Ultimate Debian database
This proposal has been accepted and is being worked on!
Mentor: Lucas Nussbaum <lucas@debian.org>
Co-Mentor: Stefano Zacchiroli <zack@debian.org>
Co-Mentor: Marc 'HE' Brockschmidt <he@ftwca.de>
Summary: Import all interesting data about Debian in a database and data-mine it
Required skills:
- Relational model, SQL Databases, both theorical and practical knowledge. You will probably have to deal with complex queries, optimization of tables, etc.
- Knowledge of a scripting language (Python, Ruby, Perl, ...)
There's a lot of data in Debian, in many different places: Sources and Packages files, bug tracking system, popcon, DEHS, etc, etc, etc, etc. When someone want to combine two different kinds of data to look for discrepancies, or simply to present data in a different, more useful way, he usually has to write scripts to import this data in an usable form, and scripts to combine that data. Which is *very* painful and error-prone.
The goal of this GSOC project is to move from ad-hoc scripts to a centralized approach, by implementing:
- an SQL database where all the interesting data will be stored
- scripts to import data from other sources to this database
What the student should have done at the end of the project:
- define a database schema that works. Implement it in a pgsql db.
- write scripts to import data from various sources, into the database (including - but not limited to - Sources and Packages files for all suites and sections, BTS data, popcon data, debtags tags, etc.).

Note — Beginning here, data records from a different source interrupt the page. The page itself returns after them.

## config.mk

```make
export PLATFORM = sky130hd
export DESIGN_NAME = serial_adder_flat
export DESIGN_NICKNAME = d
export VERILOG_FILES = /design/src/rtl/serial_adder_pkg.sv /design/src/rtl/serial_adder_if.sv /design/src/rtl/fa_cell.sv /design/src/rtl/serial_adder.sv /design/src/flat_wrapper.sv
export SDC_FILE = /design/constraint.sdc
export NUM_CORES = 1
export LEC_CHECK = 0
export ABC_AREA = 1
export ABC_CLOCK_PERIOD_IN_PS = 2350
export BUFFER_PORTS_ARGS = -buffer_cell sky130_fd_sc_hd__buf_2
export CAP_MARGIN = 20
export CELL_PAD_IN_SITES_DETAIL_PLACEMENT = 0
export CELL_PAD_IN_SITES_GLOBAL_PLACEMENT = 1
export CORE_AREA = 2 2 81 64
export CTS_CLUSTER_DIAMETER = 60
export CTS_CLUSTER_SIZE = 14
export DETAILED_ROUTE_END_ITERATION = 16
export DIE_AREA = 0 0 83 66
export PLACE_DENSITY = 0.87
export SYNTH_ARGS = -nofsm -noshare
export SYNTH_HDL_FRONTEND = slang
export SYNTH_HIERARCHICAL = 1
export SYNTH_SLANG_ARGS = --single-unit
```

## constraint.sdc

```tcl
create_clock -name clk -period 2.35 [get_ports clk]
set_input_delay 0.5875 -clock clk [delete_from_list [all_inputs] [get_ports clk]]
set_output_delay 0.5875 -clock clk [all_outputs]
set_load 0.02 [all_outputs]
```

## src/rtl/serial_adder_pkg.sv

```systemverilog
// Shared types and constants for the bit-serial adder.
package serial_adder_pkg;

    localparam int unsigned DEFAULT_WIDTH = 8;

    typedef enum logic [1:0] {
        IDLE  = 2'd0,
        SHIFT = 2'd1,
        DONE  = 2'd2
    } state_t;

    // Bit-counter width able to hold 0..w
    function automatic int unsigned cnt_width(input int unsigned w);
        return $clog2(w + 1);
    endfunction

endpackage

```

## src/rtl/serial_adder_if.sv

```systemverilog
// Start/done handshake bundle for serial_adder.
// Optional macro SERIAL_ADDER_SUBTRACT_EN adds the 'sub' request bit.
interface serial_adder_if
    import serial_adder_pkg::*;
#(
    parameter int unsigned WIDTH = DEFAULT_WIDTH
) ();

    logic             start_valid;
    logic             start_ready;
    logic [WIDTH-1:0] a;
    logic [WIDTH-1:0] b;
    logic             cin;
`ifdef SERIAL_ADDER_SUBTRACT_EN
    logic             sub;
`endif
    logic [WIDTH-1:0] sum;
    logic             cout;
    logic             done_valid;
    logic             done_ready;
    logic             busy;

    // Requester side: supplies operands, consumes the result
    modport master (
        output start_valid, a, b, cin,
`ifdef SERIAL_ADDER_SUBTRACT_EN
        output sub,
`endif
        output done_ready,
        input  start_ready, sum, cout, done_valid, busy
    );

    // Adder side
    modport slave (
        input  start_valid, a, b, cin,
`ifdef SERIAL_ADDER_SUBTRACT_EN
        input  sub,
`endif
        input  done_ready,
        output start_ready, sum, cout, done_valid, busy
    );

endinterface

```

## src/rtl/fa_cell.sv

```systemverilog
// Combinational 1-bit full adder.
module fa_cell (
    output logic s,
    output logic c,
    input  logic x,
    input  logic y,
    input  logic z
);

    assign s = x ^ y ^ z;
    assign c = (x & y) | (x & z) | (y & z);

endmodule

```

## src/rtl/serial_adder.sv

```systemverilog
// Bit-serial adder: one full-adder cell, LSB first, carry kept in a flop.
// Optional macro SERIAL_ADDER_SUBTRACT_EN enables a-b via the 'sub' bit.
module serial_adder
    import serial_adder_pkg::*;
#(
    parameter int unsigned WIDTH = DEFAULT_WIDTH
) (
    input  logic          clk,
    input  logic          rst_n,
    serial_adder_if.slave bus
);

    localparam int unsigned CNT_W = cnt_width(WIDTH);

    state_t           r_state;
    logic [WIDTH-1:0] r_a_sr;
    logic [WIDTH-1:0] r_b_sr;
    logic [WIDTH-1:0] r_sum_sr;
    logic             r_carry;
    logic [CNT_W-1:0] r_cnt;
    logic [WIDTH-1:0] r_sum;
    logic             r_cout;
    logic             r_done_valid;
    logic             r_start_ready;
    logic             r_busy;

    logic             w_s;
    logic             w_c;
    logic [WIDTH-1:0] w_sum_next;
    logic [WIDTH-1:0] w_b_load;
    logic             w_c_load;

    // Operand conditioning at load: subtraction is a + ~b + 1
`ifdef SERIAL_ADDER_SUBTRACT_EN
    assign w_b_load = bus.sub ? ~bus.b : bus.b;
    assign w_c_load = bus.sub ? 1'b1 : bus.cin;
`else
    assign w_b_load = bus.b;
    assign w_c_load = bus.cin;
`endif

    fa_cell u_fa (
        .s (w_s),
        .c (w_c),
        .x (r_a_sr[0]),
        .y (r_b_sr[0]),
        .z (r_carry)
    );

    // New sum bit enters at the MSB; after WIDTH shifts bit 0 is the LSB
    assign w_sum_next = WIDTH'({w_s, r_sum_sr} >> 1);

    // Control FSM with datapath and registered handshake outputs
    always_ff @(posedge clk or negedge rst_n) begin
        if (!rst_n) begin
            r_state       <= IDLE;
            r_a_sr        <= '0;
            r_b_sr        <= '0;
            r_sum_sr      <= '0;
            r_carry       <= 1'b0;
            r_cnt         <= '0;
            r_sum         <= '0;
            r_cout        <= 1'b0;
            r_done_valid  <= 1'b0;
            r_start_ready <= 1'b0;
            r_busy        <= 1'b0;
        end else begin
            case (r_state)
                IDLE: begin
                    r_start_ready <= 1'b1;
                    if (bus.start_valid && r_start_ready) begin
                        r_a_sr        <= bus.a;
                        r_b_sr        <= w_b_load;
                        r_carry       <= w_c_load;
                        r_cnt         <= '0;
                        r_start_ready <= 1'b0;
                        r_busy        <= 1'b1;
                        r_state       <= SHIFT;
                    end
                end
                SHIFT: begin
                    r_a_sr   <= r_a_sr >> 1;
                    r_b_sr   <= r_b_sr >> 1;
                    r_sum_sr <= w_sum_next;
                    r_carry  <= w_c;
                    r_cnt    <= r_cnt + CNT_W'(1);
                    if (r_cnt == CNT_W'(WIDTH - 1)) begin
                        r_sum        <= w_sum_next;
                        r_cout       <= w_c;
                        r_done_valid <= 1'b1;
                        r_state      <= DONE;
                    end
                end
                DONE: begin
                    if (bus.done_ready) begin
                        r_done_valid  <= 1'b0;
                        r_busy        <= 1'b0;
                        r_start_ready <= 1'b1;
                        r_state       <= IDLE;
                    end
                end
                default: begin
                    r_state <= IDLE;
                end
            endcase
        end
    end

    assign bus.start_ready = r_start_ready;
    assign bus.sum         = r_sum;
    assign bus.cout        = r_cout;
    assign bus.done_valid  = r_done_valid;
    assign bus.busy        = r_busy;

endmodule

```

## src/flat_wrapper.sv

```systemverilog
// flat-port wrapper written by rule: the top's interface ports become plain ports
module serial_adder_flat import serial_adder_pkg::*;
#(
    parameter int unsigned WIDTH = DEFAULT_WIDTH
)
  (clk, rst_n, bus_start_valid, bus_a, bus_b, bus_cin, bus_done_ready, bus_start_ready, bus_sum, bus_cout, bus_done_valid, bus_busy);
  serial_adder_if #(.WIDTH(WIDTH)) bus_i ();
  input  logic clk;
  input  logic rst_n;
  input wire logic [$bits(bus_i.start_valid)-1:0] bus_start_valid;
  input wire logic [$bits(bus_i.a)-1:0] bus_a;
  input wire logic [$bits(bus_i.b)-1:0] bus_b;
  input wire logic [$bits(bus_i.cin)-1:0] bus_cin;
  input wire logic [$bits(bus_i.done_ready)-1:0] bus_done_ready;
  output wire logic [$bits(bus_i.start_ready)-1:0] bus_start_ready;
  output wire logic [$bits(bus_i.sum)-1:0] bus_sum;
  output wire logic [$bits(bus_i.cout)-1:0] bus_cout;
  output wire logic [$bits(bus_i.done_valid)-1:0] bus_done_valid;
  output wire logic [$bits(bus_i.busy)-1:0] bus_busy;
  assign bus_i.start_valid = bus_start_valid;
  assign bus_i.a = bus_a;
  assign bus_i.b = bus_b;
  assign bus_i.cin = bus_cin;
  assign bus_i.done_ready = bus_done_ready;
  assign bus_start_ready = bus_i.start_ready;
  assign bus_sum = bus_i.sum;
  assign bus_cout = bus_i.cout;
  assign bus_done_valid = bus_i.done_valid;
  assign bus_busy = bus_i.busy;
  serial_adder #(.WIDTH(WIDTH)) u_core (.clk(clk), .rst_n(rst_n), .bus(bus_i));
endmodule
```

==> results.md, run 1 <==
* Worst vdd ir at 0.493 mV
* Layout cells sized above 1 at 0.183
* First-pass DRT Iterations at 4
* Post-synthesis cell area at 2010 um^2
* Share of the synthesized area in the top cell type at 0.524
* Antenna Violating Nets Remaining at 0
* Dominant synthesized flop cell: dfrtp_1
* Final count of hold timing violations at 0
* CTS tree: done
* Largest net degree at the start of global routing at 43
* RePlAce Congestion at 0.758
* 1st-iter DRT viols at 122
* Ys async rst share at 1.00
* I/O pins at 33
* Via/cell ratio at 4.85
* Clk_skew at 4.79 ps
* Global-route wire length before repair at 7000 um
* Antenna cells at 0
* Finished layout cell area at 2250 um^2
* Synthesized Nets at 265
* Quantity of gates resized following cts at 0
* Core Area at 4710 um^2
* Critical Path RT at 2530 ps
* GRT Overall Usage at 0.161
* FF-to-FF setup slack at 560 ps
* Area of the die at 5480 um^2
* Final std cells w/o fill at 333
* Die width at 83 um
* Starting Density at 0.426
* Lkg Pwr at 1.26 nW
* Cts hold-fix bufs at 0
* IO buf count at 32
* Setup violations, final at 0
* Setup crit end kind: flop
* Initial antenna violation count at 0
* Fin crit period at 1790 ps
* Ranking of synthesized cells by area: dfrtp_1 52%, nand2_1 21%, nand3_1 10%, buf_12 3.0%, o21ai_0 1.7%
* Yosys cell types at 21
* Vias in the first global route at 1482
* CTS Sinks at 42
* P&R area growth vs syn at 12.3%
* Post-synth EDFFs at 0
* Number of cells on the worst reg-to-reg path at 6
* FMAX at 0.559 GHz
* Placed Instances at 325
* Cell taking the most area after synthesis: dfrtp_1
* Fin Hold WS at 359 ps
* Sequential area share after synthesis at 0.524
* R2R Path Start: u_core/r_state[1]$_DFFE_PN0P_
* DR WL/cell at 12.3 um
* Placed cell area at 2140 um^2
* Power per standard cell area at 1350 nW/um^2
* Residual DRC at 0
* Slew headroom at 0.643
* Synth Instances at 242
* Synth cell count leaders: 113 x nand2_1, 42 x dfrtp_1, 40 x nand3_1, 9 x inv_1, 7 x o21ai_0
* Longest Clk Path Bufs at 2
* Clk pin slew, worst setup/hold paths at 80 ps
* Worst-Skew Late Latency at 290 ps
* Startpoint types: flop
* Worst Path Max Fanout at 17
* Critical path type: reg2reg
* Final worst slack at 560 ps
* Top-count cell post-synth: nand2_1
* Setup bufs post-CTS at 0
* Num CTS Buffers at 5
* Yosys Warn Count at 6
* Avg Synthesized Cell Area at 8.29 um^2
* Worst slack at placement at 562 ps
* Fin crit share at 0.762
* DRT Wirelength at 4100 um
* H-tree lvl count at 2
* Worst hold path class: in2async
* DR vias at 1615
* Pins Over Slew Limit at 0
* Critical Path Source: u_core/r_state[1]$_DFFE_PN0P_
* Root buf cell: clkbuf_8
* Reg-to-Reg End: u_core/bus.sum[5]$_DFFE_PN0P_
* GRT overflow at 0
* Setup tns final at 0 ps
* Critical path arrival at 1970 ps
* Max-cap violations at 0
* Rows at 22
* Nets at 295
* Yosys reg bits at 42
* Status: finished clean
* HPWL after DPL at 2690 um
* RSZ-0062 raised after global routing: false
* Least-Margin Pin Slew at 535 ps
* Die H at 66 um
-- where the power goes --
| group | total, mW | switching, mW | leakage [nW] | internal [mW] |
|---|---|---|---|---|
| combinational | 1.26 | 0.830 | 0.678 | 0.432 |
| clock | 0.559 | 0.246 | 0.0579 | 0.313 |
| sequential | 1.23 | 0.195 | 0.529 | 1.03 |
-- worst max-delay path by stage --
stage,endpoint,slack [ps],depth (start not counted)
floorplan,u_core/r_carry$_DFFE_PN0P_,1110,7
global placement,u_core/bus.sum[3]$_DFFE_PN0P_,680,6
detailed placement,u_core/bus.sum[5]$_DFFE_PN0P_,560,6
CTS,u_core/bus.sum[5]$_DFFE_PN0P_,540,6
global route,u_core/bus.sum[3]$_DFFE_PN0P_,330,6
finish,u_core/bus.sum[5]$_DFFE_PN0P_,560,6
-- placed cells by master, fill, tap and decap left out, drive strengths merged, types with 2 or more instances in the layout --
cell type / synthesis / layout
buf: 13 / 36
inv: 10 / 10
o21ai: 10 / 10
nor2: 5 / 5
nand3: 40 / 40
or2: 2 / 2
nand2: 116 / 116
dfrtp: 42 / 42
clkinv: 0 / 2
clkbuf: 0 / 5
-- flip-flops by register name, indices dropped and copies added (netlist names), 2 cells and up --
signal and count:
u_core/r_a_sr 8, u_core/r_sum_sr 7, u_core/r_b_sr 8, u_core/r_state 2
u_core/bus.sum 8, u_core/r_cnt 4
-- through the flow --
| step | utilization | power, mW |
|---|---|---|
| finish | 0.478 | 3.05 |
| global route | 0.478 | 3.33 |
| CTS | 0.478 | 3.07 |
| detailed placement | 0.455 | 2.50 |
| global placement | 0.455 | 2.48 |
| floorplan | - | 2.32 |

- write example scripts (big SQL query + presentation code) that present data in useful ways. For example:
- RC bugs in packages in testing, sorted by popcon
- Packages that are in unstable, but not in testing, sorted by popcon
- Packages with the more bugs
- Maintainers with the more bugs
- ...
- make it possible to easily move the DB and the scripts to another system. write documentation.
Related stuff:
projectb: projectb is the DB used by the FTP team to keep track of the archive. However:
- it doesn't contain data about other aspects of Debian
- it's archive-centric, making it difficult to query it for other things
Mole: mole is a framework to store large amount of QA-related data, and schedule tasks based on the data. For example, it's possible to automatically run a script to update the data for a package when that package is updated in Debian. The difference between Mole and this project is that this project doesn't do any scheduling, and is really aimed at combining not-so-large data.